- Sarai Jattan Location in Punjab, India Sarai Jattan Sarai Jattan (India)
- Coordinates: 31°15′31″N 75°11′26″E﻿ / ﻿31.258526°N 75.190427°E
- Country: India
- State: Punjab
- District: Kapurthala

Government
- • Type: Panchayati raj (India)
- • Body: Gram panchayat

Languages
- • Official: Punjabi
- • Other spoken: Hindi
- Time zone: UTC+5:30 (IST)
- PIN: 144626
- Telephone code: 01828
- ISO 3166 code: IN-PB
- Vehicle registration: PB-41
- Website: kapurthala.gov.in

= Sarai Jattan =

Sarai Jattan is a village in Sultanpur Lodhi tehsil in Kapurthala district of Punjab, India. It is located 6 km from the city of Sultanpur Lodhi, 30 km away from district headquarter Kapurthala. The village is administrated by a Sarpanch, who is an elected representative.

== Demography ==
According to the report published by Census India in 2011, Sarai Jattan has 136 houses with the total population of 678 persons of which 336 are male and 342 females. Literacy rate of Sarai Jattan is 68.14%, lower than the state average of 75.84%. The population of children in the age group 0–6 years is 91 which is 13.42% of the total population.

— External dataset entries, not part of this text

--- src/design/wmrq_pkg.sv ---
// Shared constants, types and the control store for the window mean block.
package wmrq_pkg;

    localparam int MAX_WIDTH   = 640;
    localparam int MAX_HEIGHT  = 480;
    localparam int WINDOW_SIZE = 9;
    localparam int RADIUS      = WINDOW_SIZE / 2;

    localparam int COL_W     = 10;
    localparam int ROW_W     = 9;
    localparam int CHAN_W    = 8;
    localparam int PIX_W     = 3 * CHAN_W;
    localparam int CNT_OUT_W = 7;
    localparam int CFG_W     = 10;
    localparam int CFG_IDX_W = 1;

    localparam int STORE_DEPTH = MAX_WIDTH * MAX_HEIGHT;
    localparam int ADDR_W      = $clog2(STORE_DEPTH);
    // coordinates, frame sizes and clipped bounds
    localparam int DIM_W = $clog2(((MAX_WIDTH > MAX_HEIGHT) ? MAX_WIDTH : MAX_HEIGHT)
                                  + (1 << COL_W) + RADIUS + 1);
    localparam int CNT_W = $clog2(WINDOW_SIZE * WINDOW_SIZE + 1);
    localparam int SUM_W = $clog2(WINDOW_SIZE * WINDOW_SIZE * 255 + 1);

    // register indexes
    localparam logic [CFG_IDX_W-1:0] REG_IMAGE_WIDTH  = 1'd0;
    localparam logic [CFG_IDX_W-1:0] REG_IMAGE_HEIGHT = 1'd1;

    // microprogram
    localparam int PC_W = 4;
    typedef logic [PC_W-1:0] step_t;

    localparam step_t STEP_IDLE    = 4'd0;
    localparam step_t STEP_CHECK   = 4'd1;
    localparam step_t STEP_SETUP   = 4'd2;
    localparam step_t STEP_READ    = 4'd3;
    localparam step_t STEP_CENTER  = 4'd4;
    localparam step_t STEP_DIVGO   = 4'd5;
    localparam step_t STEP_DIVWAIT = 4'd6;
    localparam step_t STEP_EMIT    = 4'd7;
    localparam step_t STEP_ERR     = 4'd8;

    typedef enum logic [2:0] {
        COND_NEVER,
        COND_ALWAYS,
        COND_NO_QUERY,
        COND_ERR,
        COND_MORE,
        COND_DIV_BUSY
    } cond_t;

    typedef struct packed {
        logic  setup;
        logic  rd_win;
        logic  rd_ctr;
        logic  div_go;
        logic  emit;
        logic  emit_err;
        cond_t cond;
        step_t target;
    } ucode_t;

    // jump to target when cond holds, else fall through to the next step
    function automatic ucode_t ucode_rom(input step_t pc);
        ucode_t uc;
        uc = '{setup: 1'b0, rd_win: 1'b0, rd_ctr: 1'b0, div_go: 1'b0, emit: 1'b0,
               emit_err: 1'b0, cond: COND_ALWAYS, target: STEP_IDLE};
        case (pc)
            STEP_IDLE:
            begin
                uc.cond   = COND_NO_QUERY;
                uc.target = STEP_IDLE;
            end
            STEP_CHECK:
            begin
                uc.cond   = COND_ERR;
                uc.target = STEP_ERR;
            end
            STEP_SETUP:
            begin
                uc.setup = 1'b1;
                uc.cond  = COND_NEVER;
            end
            STEP_READ:
            begin
                uc.rd_win = 1'b1;
                uc.cond   = COND_MORE;
                uc.target = STEP_READ;
            end
            STEP_CENTER:
            begin
                uc.rd_ctr = 1'b1;
                uc.cond   = COND_NEVER;
            end
            STEP_DIVGO:
            begin
                uc.div_go = 1'b1;
                uc.cond   = COND_NEVER;
            end
            STEP_DIVWAIT:
            begin
                uc.cond   = COND_DIV_BUSY;
                uc.target = STEP_DIVWAIT;
            end
            STEP_EMIT:
            begin
                uc.emit = 1'b1;
            end
            STEP_ERR:
            begin
                uc.emit_err = 1'b1;
            end
            default:
            begin
                uc.cond = COND_ALWAYS;
            end
        endcase
        return uc;
    endfunction

endpackage

--- src/design/wmrq_div.sv ---
// Three-lane restoring divider with a shared divisor, one quotient bit per cycle.
module wmrq_div
    import wmrq_pkg::*;
(
    input  logic                       clk,
    input  logic                       rst_n,
    input  logic                       start,
    input  logic [2:0][SUM_W-1:0]      dividend,
    input  logic [CNT_W-1:0]           divisor,
    output logic                       busy,
    output logic [2:0][SUM_W-1:0]      quotient
);

    localparam int BITS_W = $clog2(SUM_W + 1);

    logic                  busy_reg;
    logic [BITS_W-1:0]     bits_reg;
    logic [CNT_W-1:0]      dvsr_reg;
    logic [2:0][SUM_W-1:0] quo_reg;
    logic [2:0][CNT_W-1:0] rem_reg;
    logic [2:0][CNT_W:0]   trial;
    logic [2:0]            fits;

    always_comb
    begin
        for (int i = 0; i < 3; i++)
        begin
            trial[i] = {rem_reg[i], quo_reg[i][SUM_W-1]};
            fits[i]  = (trial[i] >= {1'b0, dvsr_reg});
        end
    end

    always_ff @(posedge clk or negedge rst_n)
    begin
        if (!rst_n)
        begin
            busy_reg <= 1'b0;
            bits_reg <= '0;
        end
        else if (start)
        begin
            busy_reg <= 1'b1;
            bits_reg <= BITS_W'(SUM_W);
        end
        else if (busy_reg)
        begin
            bits_reg <= bits_reg - 1'b1;
            if (bits_reg == BITS_W'(1))
            begin
                busy_reg <= 1'b0;
            end
        end
    end

    always_ff @(posedge clk)
    begin
        if (start)
        begin
            dvsr_reg <= divisor;
            quo_reg  <= dividend;
            rem_reg  <= '0;
        end
        else if (busy_reg)
        begin
            for (int i = 0; i < 3; i++)
            begin
                if (fits[i])
                begin
                    rem_reg[i] <= CNT_W'(trial[i] - {1'b0, dvsr_reg});
                end
                else
                begin
                    rem_reg[i] <= CNT_W'(trial[i]);
                end
                quo_reg[i] <= {quo_reg[i][SUM_W-2:0], fits[i]};
            end
        end
    end

    assign busy     = busy_reg;
    assign quotient = quo_reg;

endmodule

--- config.mk ---
export PLATFORM = sky130hd
export DESIGN_NAME = wmrq_div
export DESIGN_NICKNAME = d
export VERILOG_FILES = /design/src/design/wmrq_pkg.sv /design/src/design/wmrq_div.sv
export SDC_FILE = /design/constraint.sdc
export NUM_CORES = 1
export LEC_CHECK = 0
export BUFFER_PORTS_ARGS = -buffer_cell sky130_fd_sc_hd__buf_4
export CAP_MARGIN = 10
export CORE_MARGIN = 2
export CORE_UTILIZATION = 49
export CTS_CLUSTER_SIZE = 14
export DETAILED_ROUTE_END_ITERATION = 7
export HOLD_SLACK_MARGIN = 0.15
export PLACE_DENSITY = 0.78
export SKIP_CTS_REPAIR_TIMING = 1
export SYNTH_ARGS = -nofsm -noshare
export SYNTH_HDL_FRONTEND = slang
export SYNTH_SLANG_ARGS = --single-unit
--- constraint.sdc ---
create_clock -name clk -period 2.56 [get_ports clk]
set_clock_uncertainty 0.2 [all_clocks]
set_input_delay 0.64 -clock clk [delete_from_list [all_inputs] [get_ports clk]]
set_output_delay 0.64 -clock clk [all_outputs]
set_load 0.005 [all_outputs]
==> flow_summary.ini <==
[synth]
yosysUniqueCellTypes = 45
synth_enable_flop_cells = 52
synth_top_area_share_pct = 35.8
async_flop_share_pct = 6.41
synthMuxAreaShare_pct = 14.2
ys_ff_latch = 78
synth_top_family_by_area = simple AND/OR/NAND/NOR gates
synthCells = 391
syn_area_per_cell_um2 = 11.2
synth_compound_area_share_pct = 10.0
synth_warnings = 0
syn-num-nets = 472
synth-seq-area-share_pct = 48.3
synth_xor_area_share_pct = 1.61
synth.largest_area_cell = edfxtp_1
syn_area_um2 = 4370
synthFlopType = edfxtp_1
synth_area_leaders = edfxtp_1, mux2_2, dfxtp_1
yosys.area_share.simple_pct = 14.3
synthAdderAreaFrac_pct = 7.97

[placed_design]
dpl.hpwl_um = 7410
place.gp.congestion = 0.882
pre_cts_ws_ns = -0.0809
dp.cells = 596
portBuffers = 100

[critical_path]
r2r-start = dvsr_reg[0]
cp-end-kind = flop
r2r_slack_ns = 0.09
crit_required_ns = 2.60
critPathKind = reg -> reg
rr_worst_depth = 8
r2r-end = rem_reg[13]
cp-startpoint = dvsr_reg[0]
cp_max_fo = 3
startpoint_type = flop
arrival_ns = 2.52

[pwr]
p_leak_nw = 2.36
power.density_nw_per_um2 = 824
vdd_drop_max_mv = 0.391

[cells_and_area]
area_growth_pct = 29.5
largest_reg_flops = 45
antenna_cells = 0
layout.nets = 584
layout_commonest_cell = buf_4
layout_common_cells = buf_4, edfxtp_1, mux2_2
fin_cells = 616
drive_above_1_share_pct = 40.4

[clock_tree]
htreeDepth = 3
clkSinkCount = 78
worstSkewPairLatency_ns = 0.35
numCtsBuffers = 9
clockBufferDepth = 2
path_clk_slew_ns = 0.09
clockRootBuffer = clkbuf_8
cts_tree = yes

[grt]
top_usage_layer = met2
use_met2_pct = 35.2
grt_overflow_total = 0
grt_pass1_wl_um = 16600
grt_max_degree = 41
grt_use_met1_pct = 26.4
grt_util_met3_pct = 5.80
grt_pass1_vias = 3466
track_usage_pct = 21.3
antenna_found_initial = 0

[floorplanning]
die_w_um = 98.4
initial_core_util_pct = 50.3
fp.coreArea_um2 = 8680
die_h_um = 98.4
die_area_um2 = 9680
placementRows = 34
io_pins = 101

[sta]
max_freq_mhz = 404
timing_hold_violations_final = 0
setup-tns-final_ns = 0
finalMaxSlewViolations = 0
worst_slew_pin_slew_ns = 0.575
period_minus_slack_ns = 2.47
slew_headroom_pct = 61.6
rsz0062_at_grt = yes
fin_ws_ns = 0.0854
finalSetupViolCount = 0
fin_crit_sh_pct = 96.7

[worst_hold_path]
hold_depth = 1
min_from = divisor[4]
holdPathEnd = dvsr_reg[4]
hold_path.class = in -> reg

[routing]
wl_per_cell_um = 16.4
drc = 0
first_iter_violations = 139
viasPerCell = 5.55
antenna_left = 0
drt-pass1-iter-count = 4
wl_um = 10100
vias = 3419

[status]
outcome = completed

[job]
max_cap_viol_count = 0
[logic make-up (layout without fill, tap and decap cells)]
family                   Yosys count  in the layout
AND/OR/NAND/NOR                  119            119
flip-flops                        78             78
AO/OA/AOI/OAI                     64             64
multiplexers                      56             56
buffers and inverters             40            157
adder cells (fa/ha/maj)           26             26
XOR/XNOR                           8              8
[Yosys cell counts (5+ instances only)]
library cell,n
inv_1,21
nor3b_1,8
mux2_2,48
ha_1,23
edfxtp_1,52
o21ai_0,16
clkbuf_1,11
a311oi_1,7
or3_1,9
nor4b_1,5
dfxtp_1,21
a21oi_1,15
nand2b_1,13
nor3_1,5
dfrtp_1,5
nand2_1,20
nor2_1,40
mux2i_1,8
a211oi_1,11
[final cells by class]
cell class / instances / area [um2]
tap: 108 / 135
inverter: 21 / 78.8
clock inverter: 5 / 60.1
clock buffer: 11 / 131
timing repair buffer: 120 / 953
fill: 684 / 3030
multi-input combinational: 273 / 2190
sequential: 78 / 2110
[how the worst max path moves through the flow]
stage,cells past startpoint,slack [ns],endpoint
global route,8,-0.04,rem_reg[14]
floorplan,4,0.06,quotient[0]
finish,8,0.09,rem_reg[13]
CTS,7,-0.09,rem_reg[15]
detailed placement,7,-0.08,rem_reg[15]
global placement,7,-0.003,rem_reg[15]
[critical path, cell delays in order, from the launching register on]
cell and delay (ns):
edfxtp_1 0.43, ha_2 0.22, fa_2 0.34, nand2b_4 0.17
buf_4 0.15, a21oi_1 0.23, nor3b_1 0.25, o31ai_1 0.11
a311oi_1 0.27
[metal layers]
| layer | up-vias | share of wire, % |
|---|---|---|
| met5 | - | 0 |
| met4 | 0 | 2.9 |
| li1 | 1670 | - |
| met2 | 97 | 50 |
| met3 | 27 | 6.0 |
| met1 | 1625 | 42 |
[per-stage QoR]
stage                     hold slack, ns  utilization [%]  instance area [um2]  total power, W
after floorplan                    0.144                -                 4370         0.00298
after global placement             0.245             61.6                 5350         0.00351
after detailed placement           0.246             61.6                 5350         0.00359
after CTS                         -0.148             63.8                 5540         0.00453
after global routing               0.248             65.1                 5650         0.00496
final                              0.261             65.1                 5650         0.00466
[report_power, final]
| group | switching (W) | internal [W] | leakage (nW) |
|---|---|---|---|
| sequential | 0.000166 | 0.00160 | 0.769 |
| combinational | 0.000984 | 0.000990 | 1.50 |
| clock | 0.000463 | 0.000455 | 0.0939 |
| total | 0.00161 | 0.00304 | 2.36 |
(Power assumes the default switching activity.)
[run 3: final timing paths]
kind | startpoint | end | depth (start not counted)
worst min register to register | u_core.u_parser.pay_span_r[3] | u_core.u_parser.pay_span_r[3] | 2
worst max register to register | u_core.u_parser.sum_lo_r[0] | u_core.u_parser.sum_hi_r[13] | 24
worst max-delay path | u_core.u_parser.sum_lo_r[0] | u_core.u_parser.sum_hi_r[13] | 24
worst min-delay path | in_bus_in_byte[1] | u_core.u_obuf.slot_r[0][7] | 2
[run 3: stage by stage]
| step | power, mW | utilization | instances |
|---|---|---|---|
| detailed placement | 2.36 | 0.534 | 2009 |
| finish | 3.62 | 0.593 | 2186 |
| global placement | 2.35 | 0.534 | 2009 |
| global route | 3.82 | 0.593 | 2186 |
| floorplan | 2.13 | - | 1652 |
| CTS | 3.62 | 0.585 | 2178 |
**config.mk**
```make
export PLATFORM = sky130hd
export DESIGN_NAME = gcf_queue
export DESIGN_NICKNAME = d
export VERILOG_FILES = /design/src/design/gcf_pkg.sv /design/src/design/gcf_queue.sv
export SDC_FILE = /design/constraint.sdc
export NUM_CORES = 1
export LEC_CHECK = 0
export ABC_AREA = 1
export BUFFER_PORTS_ARGS = -buffer_cell sky130_fd_sc_hd__buf_2
export CORE_ASPECT_RATIO = 0.8
export CORE_MARGIN = 3
export CORE_UTILIZATION = 60
export DETAILED_ROUTE_END_ITERATION = 8
export PLACE_DENSITY = 0.84
export SLEW_MARGIN = 20
export SYNTH_ARGS = -nofsm -noshare
export SYNTH_HDL_FRONTEND = slang
export SYNTH_SLANG_ARGS = --single-unit
export TNS_END_PERCENT = 1
```
**constraint.sdc**
```tcl
create_clock -name i_clk -period 8.5 [get_ports i_clk]
set_input_delay 0.425 -clock i_clk [delete_from_list [all_inputs] [get_ports i_clk]]
set_output_delay 0.425 -clock i_clk [all_outputs]
set_load 0.02 [all_outputs]
```
===== config.mk =====
export PLATFORM = sky130hd
export DESIGN_NAME = gcf_back
export DESIGN_NICKNAME = d
export VERILOG_FILES = /design/src/design/gcf_pkg.sv /design/src/design/gcf_back.sv
export SDC_FILE = /design/constraint.sdc
export NUM_CORES = 1
export LEC_CHECK = 0
export ABC_AREA = 1
export BUFFER_PORTS_ARGS = -buffer_cell sky130_fd_sc_hd__buf_4
export CORE_MARGIN = 1
export CORE_UTILIZATION = 50
export DETAILED_ROUTE_END_ITERATION = 8
export HOLD_SLACK_MARGIN = 0.12
export MAX_ROUTING_LAYER = met4
export PLACE_DENSITY = 0.85
export SLEW_MARGIN = 10
export SYNTH_ARGS = -nofsm -noshare
export SYNTH_HDL_FRONTEND = slang
export SYNTH_SLANG_ARGS = --single-unit

===== constraint.sdc =====
create_clock -name i_clk -period 2.1 [get_ports i_clk]
set_input_delay 0.105 -clock i_clk [delete_from_list [all_inputs] [get_ports i_clk]]
set_output_delay 0.105 -clock i_clk [all_outputs]
set_load 0.02 [all_outputs]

Child sex ratio is approximately 1022, higher than the state average of 846.

== Population data ==

| Particulars | Total | Male | Female |
|---|---|---|---|
| Total No. of Houses | 136 | - | - |
| Population | 678 | 336 | 342 |
| Child (0–6) | 91 | 45 | 46 |
| Schedule Caste | 286 | 148 | 138 |
| Schedule Tribe | 0 | 0 | 0 |
| Literacy | 68.14 % | 74.23 % | 62.16 % |
| Total Workers | 219 | 176 | 43 |
| Main Worker | 161 | 0 | 0 |
| Marginal Worker | 58 | 33 | 25 |

== Work Profile ==
In Sarai Jattan village out of total population, 219 were engaged in work activities. 73.52% of workers describe their work as Main Work (Employment or Earning more than 6 Months) while 26.48% were involved in Marginal activity providing livelihood for less than 6 months. Of 219 workers engaged in Main Work, 71 were cultivators (owner or co-owner) while 50 were Agricultural labourer.

== Caste ==
In Sarai Jattan village, most of the villagers are from Schedule Caste (SC). Schedule Caste (SC) constitutes 42.18% of total population in Sarai Jattan village. The village Sarai Jattan currently doesn't have any Schedule Tribe (ST) population.

==List of cities near the village==
- Bhulath
- Kapurthala
- Phagwara
- Sultanpur Lodhi

==Air travel connectivity==
The closest International airport to the village is Sri Guru Ram Dass Jee International Airport.